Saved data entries
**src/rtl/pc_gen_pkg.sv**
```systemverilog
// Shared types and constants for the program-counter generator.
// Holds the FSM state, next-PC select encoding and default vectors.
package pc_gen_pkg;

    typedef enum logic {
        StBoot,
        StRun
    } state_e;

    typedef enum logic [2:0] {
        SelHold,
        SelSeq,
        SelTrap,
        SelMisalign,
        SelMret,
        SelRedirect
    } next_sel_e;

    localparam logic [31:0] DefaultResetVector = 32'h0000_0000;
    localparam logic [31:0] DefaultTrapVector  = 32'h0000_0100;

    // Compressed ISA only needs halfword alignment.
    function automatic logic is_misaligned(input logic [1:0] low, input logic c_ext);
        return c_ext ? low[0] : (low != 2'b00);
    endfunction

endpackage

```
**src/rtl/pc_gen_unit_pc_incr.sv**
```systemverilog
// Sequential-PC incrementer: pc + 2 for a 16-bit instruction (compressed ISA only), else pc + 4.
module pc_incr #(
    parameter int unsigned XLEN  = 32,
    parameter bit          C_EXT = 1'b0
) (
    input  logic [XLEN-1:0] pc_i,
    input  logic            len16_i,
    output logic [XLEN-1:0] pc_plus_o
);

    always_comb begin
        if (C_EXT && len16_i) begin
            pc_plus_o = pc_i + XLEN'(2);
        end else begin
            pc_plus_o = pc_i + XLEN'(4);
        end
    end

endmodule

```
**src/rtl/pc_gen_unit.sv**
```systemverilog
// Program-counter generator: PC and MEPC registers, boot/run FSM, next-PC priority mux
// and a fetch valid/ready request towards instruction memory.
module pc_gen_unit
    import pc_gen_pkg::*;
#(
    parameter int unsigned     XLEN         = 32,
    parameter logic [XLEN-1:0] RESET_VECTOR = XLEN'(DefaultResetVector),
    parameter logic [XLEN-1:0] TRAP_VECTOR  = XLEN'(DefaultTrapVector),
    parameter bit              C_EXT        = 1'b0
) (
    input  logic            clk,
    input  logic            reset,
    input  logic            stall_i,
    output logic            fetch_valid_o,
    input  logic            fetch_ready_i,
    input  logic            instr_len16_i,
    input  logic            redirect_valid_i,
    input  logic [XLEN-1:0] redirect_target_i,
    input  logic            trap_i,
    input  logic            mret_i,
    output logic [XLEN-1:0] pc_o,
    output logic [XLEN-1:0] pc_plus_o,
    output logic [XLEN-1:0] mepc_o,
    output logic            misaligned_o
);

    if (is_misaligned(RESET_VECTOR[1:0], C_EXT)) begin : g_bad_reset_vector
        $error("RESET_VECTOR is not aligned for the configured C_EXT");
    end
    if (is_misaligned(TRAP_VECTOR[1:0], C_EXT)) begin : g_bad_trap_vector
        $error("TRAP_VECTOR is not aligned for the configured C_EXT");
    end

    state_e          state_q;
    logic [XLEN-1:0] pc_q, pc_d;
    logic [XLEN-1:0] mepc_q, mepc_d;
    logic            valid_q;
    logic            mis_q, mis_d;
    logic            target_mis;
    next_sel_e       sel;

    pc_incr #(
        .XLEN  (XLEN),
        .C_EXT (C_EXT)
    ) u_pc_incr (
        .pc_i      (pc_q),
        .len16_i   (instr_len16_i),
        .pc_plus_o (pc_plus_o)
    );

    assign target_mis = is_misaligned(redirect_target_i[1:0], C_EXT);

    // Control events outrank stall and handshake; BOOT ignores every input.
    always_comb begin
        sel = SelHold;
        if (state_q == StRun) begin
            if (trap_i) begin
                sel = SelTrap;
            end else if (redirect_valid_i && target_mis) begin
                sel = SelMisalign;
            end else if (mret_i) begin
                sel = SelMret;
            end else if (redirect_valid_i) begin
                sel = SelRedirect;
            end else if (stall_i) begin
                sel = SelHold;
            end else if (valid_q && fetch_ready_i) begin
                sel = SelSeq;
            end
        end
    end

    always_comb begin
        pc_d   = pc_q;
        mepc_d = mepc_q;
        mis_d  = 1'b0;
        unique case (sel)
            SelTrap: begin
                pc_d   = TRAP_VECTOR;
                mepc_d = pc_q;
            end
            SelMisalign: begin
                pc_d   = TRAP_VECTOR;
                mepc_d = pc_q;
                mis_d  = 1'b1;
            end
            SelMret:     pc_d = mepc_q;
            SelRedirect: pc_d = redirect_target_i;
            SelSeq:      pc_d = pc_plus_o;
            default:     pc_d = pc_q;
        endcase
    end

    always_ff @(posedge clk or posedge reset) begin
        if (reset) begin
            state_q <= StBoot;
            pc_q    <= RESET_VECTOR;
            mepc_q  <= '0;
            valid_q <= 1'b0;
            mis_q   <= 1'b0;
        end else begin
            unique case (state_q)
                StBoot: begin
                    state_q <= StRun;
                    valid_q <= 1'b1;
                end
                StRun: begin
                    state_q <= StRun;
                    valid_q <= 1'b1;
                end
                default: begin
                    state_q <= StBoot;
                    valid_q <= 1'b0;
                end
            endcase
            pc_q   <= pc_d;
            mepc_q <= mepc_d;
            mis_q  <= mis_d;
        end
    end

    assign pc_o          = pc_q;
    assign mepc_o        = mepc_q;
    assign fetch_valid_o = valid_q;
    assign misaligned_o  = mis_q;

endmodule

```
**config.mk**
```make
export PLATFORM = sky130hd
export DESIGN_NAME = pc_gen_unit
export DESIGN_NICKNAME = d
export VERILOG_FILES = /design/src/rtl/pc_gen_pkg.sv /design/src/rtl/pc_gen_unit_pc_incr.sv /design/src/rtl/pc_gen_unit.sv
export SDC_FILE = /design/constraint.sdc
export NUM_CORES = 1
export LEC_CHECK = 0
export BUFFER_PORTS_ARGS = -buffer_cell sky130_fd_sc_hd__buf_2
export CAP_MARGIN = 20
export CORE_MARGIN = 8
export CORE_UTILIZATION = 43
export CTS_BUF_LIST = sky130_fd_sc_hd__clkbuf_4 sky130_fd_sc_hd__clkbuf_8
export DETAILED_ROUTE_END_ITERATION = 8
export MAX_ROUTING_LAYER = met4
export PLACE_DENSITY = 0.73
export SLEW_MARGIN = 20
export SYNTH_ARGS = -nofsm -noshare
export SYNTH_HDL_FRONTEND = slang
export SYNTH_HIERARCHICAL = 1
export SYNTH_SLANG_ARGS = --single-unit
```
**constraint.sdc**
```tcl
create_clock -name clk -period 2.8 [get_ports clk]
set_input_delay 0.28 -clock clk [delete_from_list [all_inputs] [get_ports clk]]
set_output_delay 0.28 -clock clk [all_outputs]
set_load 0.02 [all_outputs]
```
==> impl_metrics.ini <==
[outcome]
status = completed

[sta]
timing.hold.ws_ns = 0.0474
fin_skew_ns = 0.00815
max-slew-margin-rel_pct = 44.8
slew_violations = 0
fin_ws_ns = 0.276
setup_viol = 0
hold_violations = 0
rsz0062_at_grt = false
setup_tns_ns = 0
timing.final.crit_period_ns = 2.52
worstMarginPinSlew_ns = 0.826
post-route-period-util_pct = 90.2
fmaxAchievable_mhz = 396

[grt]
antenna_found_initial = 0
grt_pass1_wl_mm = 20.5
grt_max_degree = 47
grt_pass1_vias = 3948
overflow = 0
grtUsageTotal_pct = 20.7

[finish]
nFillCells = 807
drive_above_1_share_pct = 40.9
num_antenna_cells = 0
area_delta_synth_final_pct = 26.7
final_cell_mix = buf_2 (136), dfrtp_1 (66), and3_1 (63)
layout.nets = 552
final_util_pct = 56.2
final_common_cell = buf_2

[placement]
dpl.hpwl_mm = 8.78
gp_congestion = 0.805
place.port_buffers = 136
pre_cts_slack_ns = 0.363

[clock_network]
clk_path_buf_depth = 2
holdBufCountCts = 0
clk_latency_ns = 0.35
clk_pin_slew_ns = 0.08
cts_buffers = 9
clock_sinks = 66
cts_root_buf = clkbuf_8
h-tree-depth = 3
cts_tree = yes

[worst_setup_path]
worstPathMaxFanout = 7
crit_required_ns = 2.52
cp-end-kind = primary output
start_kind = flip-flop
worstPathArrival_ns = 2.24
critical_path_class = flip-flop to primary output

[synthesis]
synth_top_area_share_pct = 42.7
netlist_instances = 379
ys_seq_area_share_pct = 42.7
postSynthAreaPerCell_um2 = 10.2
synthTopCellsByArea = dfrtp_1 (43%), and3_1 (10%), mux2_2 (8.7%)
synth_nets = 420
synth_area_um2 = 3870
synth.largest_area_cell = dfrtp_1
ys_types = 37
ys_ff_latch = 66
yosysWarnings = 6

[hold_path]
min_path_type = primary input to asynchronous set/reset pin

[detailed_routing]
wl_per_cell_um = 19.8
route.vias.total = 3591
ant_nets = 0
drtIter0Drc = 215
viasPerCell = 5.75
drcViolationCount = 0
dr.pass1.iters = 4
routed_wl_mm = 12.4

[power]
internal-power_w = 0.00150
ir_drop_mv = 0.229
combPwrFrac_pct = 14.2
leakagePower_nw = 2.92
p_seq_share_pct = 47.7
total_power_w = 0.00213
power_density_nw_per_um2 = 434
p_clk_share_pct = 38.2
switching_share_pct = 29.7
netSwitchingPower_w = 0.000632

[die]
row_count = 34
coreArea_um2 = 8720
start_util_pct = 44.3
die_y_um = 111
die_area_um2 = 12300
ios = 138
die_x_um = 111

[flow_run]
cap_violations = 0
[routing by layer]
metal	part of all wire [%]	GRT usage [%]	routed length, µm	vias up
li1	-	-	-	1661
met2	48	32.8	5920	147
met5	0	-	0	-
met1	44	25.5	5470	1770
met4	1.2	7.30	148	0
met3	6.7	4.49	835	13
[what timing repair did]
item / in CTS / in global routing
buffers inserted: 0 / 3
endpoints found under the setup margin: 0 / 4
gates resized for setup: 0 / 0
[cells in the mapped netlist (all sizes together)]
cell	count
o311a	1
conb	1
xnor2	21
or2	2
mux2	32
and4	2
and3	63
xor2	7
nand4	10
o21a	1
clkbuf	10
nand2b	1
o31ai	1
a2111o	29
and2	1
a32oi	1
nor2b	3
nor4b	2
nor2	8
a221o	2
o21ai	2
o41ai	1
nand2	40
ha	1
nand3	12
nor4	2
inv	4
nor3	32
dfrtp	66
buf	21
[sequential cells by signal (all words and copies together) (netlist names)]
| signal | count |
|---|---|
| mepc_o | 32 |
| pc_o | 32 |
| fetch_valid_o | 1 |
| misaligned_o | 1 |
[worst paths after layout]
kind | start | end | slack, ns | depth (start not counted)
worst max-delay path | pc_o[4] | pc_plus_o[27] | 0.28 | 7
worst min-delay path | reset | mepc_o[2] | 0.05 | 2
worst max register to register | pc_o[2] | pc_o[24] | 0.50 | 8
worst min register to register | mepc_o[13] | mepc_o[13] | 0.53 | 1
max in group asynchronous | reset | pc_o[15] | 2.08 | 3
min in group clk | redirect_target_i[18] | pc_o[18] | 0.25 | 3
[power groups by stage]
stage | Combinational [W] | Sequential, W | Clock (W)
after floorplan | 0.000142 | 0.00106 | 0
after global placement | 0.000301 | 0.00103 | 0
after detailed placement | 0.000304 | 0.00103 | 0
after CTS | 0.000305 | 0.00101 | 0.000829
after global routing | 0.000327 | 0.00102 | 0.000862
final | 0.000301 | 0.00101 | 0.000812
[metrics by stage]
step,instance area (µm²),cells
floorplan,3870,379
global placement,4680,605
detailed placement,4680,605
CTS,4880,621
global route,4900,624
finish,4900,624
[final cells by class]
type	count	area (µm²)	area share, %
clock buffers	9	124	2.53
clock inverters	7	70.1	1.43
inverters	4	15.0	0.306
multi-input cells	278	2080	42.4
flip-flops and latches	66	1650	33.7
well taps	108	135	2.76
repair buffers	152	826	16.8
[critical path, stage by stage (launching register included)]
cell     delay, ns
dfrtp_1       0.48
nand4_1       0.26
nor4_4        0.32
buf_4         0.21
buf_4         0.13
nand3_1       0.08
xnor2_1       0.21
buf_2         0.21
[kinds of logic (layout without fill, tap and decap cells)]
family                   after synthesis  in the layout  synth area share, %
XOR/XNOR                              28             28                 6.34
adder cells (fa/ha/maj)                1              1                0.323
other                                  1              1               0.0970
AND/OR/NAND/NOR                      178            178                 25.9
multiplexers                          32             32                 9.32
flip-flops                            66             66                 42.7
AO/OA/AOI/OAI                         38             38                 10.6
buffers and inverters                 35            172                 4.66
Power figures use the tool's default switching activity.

- **EXERCISE DESCRIPTION**
Could you retype exactly the lines above, starting at the line that contains "global placement,4680,605" and ending at the line that contains "synth area share, %", and nothing more?

- **RESPONSE TO THIS TASK**
global placement,4680,605
detailed placement,4680,605
CTS,4880,621
global route,4900,624
finish,4900,624
[final cells by class]
type	count	area (µm²)	area share, %
clock buffers	9	124	2.53
clock inverters	7	70.1	1.43
inverters	4	15.0	0.306
multi-input cells	278	2080	42.4
flip-flops and latches	66	1650	33.7
well taps	108	135	2.76
repair buffers	152	826	16.8
[critical path, stage by stage (launching register included)]
cell     delay, ns
dfrtp_1       0.48
nand4_1       0.26
nor4_4        0.32
buf_4         0.21
buf_4         0.13
nand3_1       0.08
xnor2_1       0.21
buf_2         0.21
[kinds of logic (layout without fill, tap and decap cells)]
family                   after synthesis  in the layout  synth area share, %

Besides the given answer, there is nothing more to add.